Lc não fala aqui do pecado da blasfêmia contra o Espírito Santo cometida por quem inverte o bem e o mal nesta acusação (cf. Mc 3,28-30; Mt 12,31s), mas fala dela em 12,10 no contexto de dar testemunho na perseguição.

O ícone da ressurreição (anástasis) na Igreja Ortodoxa mostra Jesus vitorioso descendo entre os mortos, libertando Adão e Eva (representantes da humanidade) dos túmulos, enquanto Satanás está amarrado por baixo da porta arrombada da mansão dos mortos aprisionados (cf. 2Pd 3,18-22)

Quem não está comigo, está contra mim. E quem não recolhe comigo, dispersa (v. 23).

A mesma frase está em Mt 12,30 e parece contradizer Mc 9,40: “Quem não está contra nós, está a nosso favor”. Mas em Mc 9,38-40 se tratava de um exorcista que não era do grupo dos discípulos (“não nos segue”), mas expulsava demônios “em nome de Jesus”, então de certo modo está com Jesus, não contra ele (Mc 9,40 é um convite ao ecumenismo, buscando o comum e não o que nos separa).

Mas quem não se posiciona ao lado de Jesus, bom e supremo pastor das almas, “não recolhe, mas dispersa” as ovelhas (Ez 34; Mt 9,36; Lc 10,3; Hb 13,20; 1Pd 2,25; 5,4). Após seu sermão do bom pastor, Jesus é acusado de ter um demônio (Jo 10,11-21). Como em Lc, isso pode ser um reflexo de separação progressiva entre sinagoga e Igreja (oficializada pela excomunhão dos cristãos da sinagoga no sínodo de Jâmnia em 90 d.C.).
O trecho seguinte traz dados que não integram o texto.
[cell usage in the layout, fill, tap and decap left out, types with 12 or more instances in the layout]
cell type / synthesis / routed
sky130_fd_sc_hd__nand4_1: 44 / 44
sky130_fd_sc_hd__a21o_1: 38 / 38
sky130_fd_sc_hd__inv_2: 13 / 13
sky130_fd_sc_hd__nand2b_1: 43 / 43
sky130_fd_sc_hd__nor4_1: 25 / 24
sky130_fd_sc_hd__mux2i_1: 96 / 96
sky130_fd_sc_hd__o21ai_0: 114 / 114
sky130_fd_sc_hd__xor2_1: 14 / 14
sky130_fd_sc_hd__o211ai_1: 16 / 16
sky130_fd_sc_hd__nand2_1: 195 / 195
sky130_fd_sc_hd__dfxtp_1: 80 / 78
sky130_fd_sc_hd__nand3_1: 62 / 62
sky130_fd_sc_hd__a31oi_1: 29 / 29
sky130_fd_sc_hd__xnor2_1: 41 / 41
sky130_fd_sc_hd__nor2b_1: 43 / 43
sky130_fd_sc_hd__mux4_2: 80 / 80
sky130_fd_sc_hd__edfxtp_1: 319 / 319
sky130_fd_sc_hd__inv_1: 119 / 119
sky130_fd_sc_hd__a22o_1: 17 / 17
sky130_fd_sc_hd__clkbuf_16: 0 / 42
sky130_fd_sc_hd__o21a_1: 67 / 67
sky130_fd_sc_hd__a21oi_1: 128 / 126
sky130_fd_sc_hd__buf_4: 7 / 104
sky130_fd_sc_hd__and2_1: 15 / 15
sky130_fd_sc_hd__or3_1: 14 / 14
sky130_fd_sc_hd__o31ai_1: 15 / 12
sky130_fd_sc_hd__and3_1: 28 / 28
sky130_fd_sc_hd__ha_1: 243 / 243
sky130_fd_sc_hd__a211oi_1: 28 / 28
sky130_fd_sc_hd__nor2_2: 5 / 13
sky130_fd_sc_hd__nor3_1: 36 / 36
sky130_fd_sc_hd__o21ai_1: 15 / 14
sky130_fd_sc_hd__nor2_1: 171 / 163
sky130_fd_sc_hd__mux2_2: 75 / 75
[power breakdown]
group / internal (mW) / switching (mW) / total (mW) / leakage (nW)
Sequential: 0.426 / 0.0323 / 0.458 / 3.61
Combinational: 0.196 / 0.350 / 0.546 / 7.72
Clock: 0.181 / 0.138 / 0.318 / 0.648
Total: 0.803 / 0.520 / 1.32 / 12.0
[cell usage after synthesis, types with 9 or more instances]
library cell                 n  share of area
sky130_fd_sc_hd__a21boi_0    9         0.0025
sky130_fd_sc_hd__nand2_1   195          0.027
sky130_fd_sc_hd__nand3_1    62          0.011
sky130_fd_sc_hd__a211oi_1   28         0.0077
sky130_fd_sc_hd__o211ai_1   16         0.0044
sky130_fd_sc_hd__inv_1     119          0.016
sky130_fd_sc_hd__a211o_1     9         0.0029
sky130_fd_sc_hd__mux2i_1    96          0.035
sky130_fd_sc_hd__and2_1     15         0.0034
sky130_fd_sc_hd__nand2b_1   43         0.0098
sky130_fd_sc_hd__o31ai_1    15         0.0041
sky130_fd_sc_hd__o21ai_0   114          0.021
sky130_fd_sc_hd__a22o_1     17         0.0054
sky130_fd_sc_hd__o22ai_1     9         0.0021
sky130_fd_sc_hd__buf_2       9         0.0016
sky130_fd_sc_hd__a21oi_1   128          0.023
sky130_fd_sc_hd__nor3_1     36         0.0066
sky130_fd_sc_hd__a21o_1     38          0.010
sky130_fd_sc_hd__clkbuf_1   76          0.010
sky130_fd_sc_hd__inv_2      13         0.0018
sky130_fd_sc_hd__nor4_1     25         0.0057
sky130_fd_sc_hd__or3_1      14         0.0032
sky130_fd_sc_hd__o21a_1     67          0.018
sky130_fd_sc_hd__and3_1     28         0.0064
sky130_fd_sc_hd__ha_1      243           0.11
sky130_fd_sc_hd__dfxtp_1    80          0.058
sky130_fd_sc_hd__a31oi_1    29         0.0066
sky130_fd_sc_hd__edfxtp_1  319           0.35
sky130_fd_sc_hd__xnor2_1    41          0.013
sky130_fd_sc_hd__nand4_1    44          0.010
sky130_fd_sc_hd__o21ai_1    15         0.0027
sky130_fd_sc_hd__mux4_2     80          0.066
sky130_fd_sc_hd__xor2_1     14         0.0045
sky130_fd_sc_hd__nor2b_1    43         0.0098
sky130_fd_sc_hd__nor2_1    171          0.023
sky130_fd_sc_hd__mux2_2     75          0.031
No evangelho de hoje, Lc quer destacar que Jesus é mais forte e com ele venceremos o mal. Através das palavras e dos atos de Jesus, “o reinado de Deus já começou”, no entanto, ainda estamos longe da sua plenitude e sujeitos a recaídas. Assim a continuação do Ev em Lc 11,24-26 fala da volta de um espírito impuro à casa arrumada e com sete espíritos piores do que ele.

O site da CNBB comenta: Estamos vivendo uma época em que as posições em relação a Satanás são contraditórias. Existem algumas pessoas que dizem que o demônio não existe, que é uma espécie de personificação das más tendências e inclinações das pessoas e que essa história de anjo decaído não passa de mitologia. Por outro lado, existem os que absolutizam a ação do demônio, de modo que tudo é o inimigo agindo, é fruto do maligno e outras coisas do gênero. A Igreja afirma a existência do demônio, mas também afirma que o poder de Deus é infinitamente superior ao dele. No Evangelho de hoje, Jesus nos mostra o seu poder sobre o maligno, poder que se manifesta na totalidade no Mistério Pascal, que é a derrota definitiva do antigo inimigo.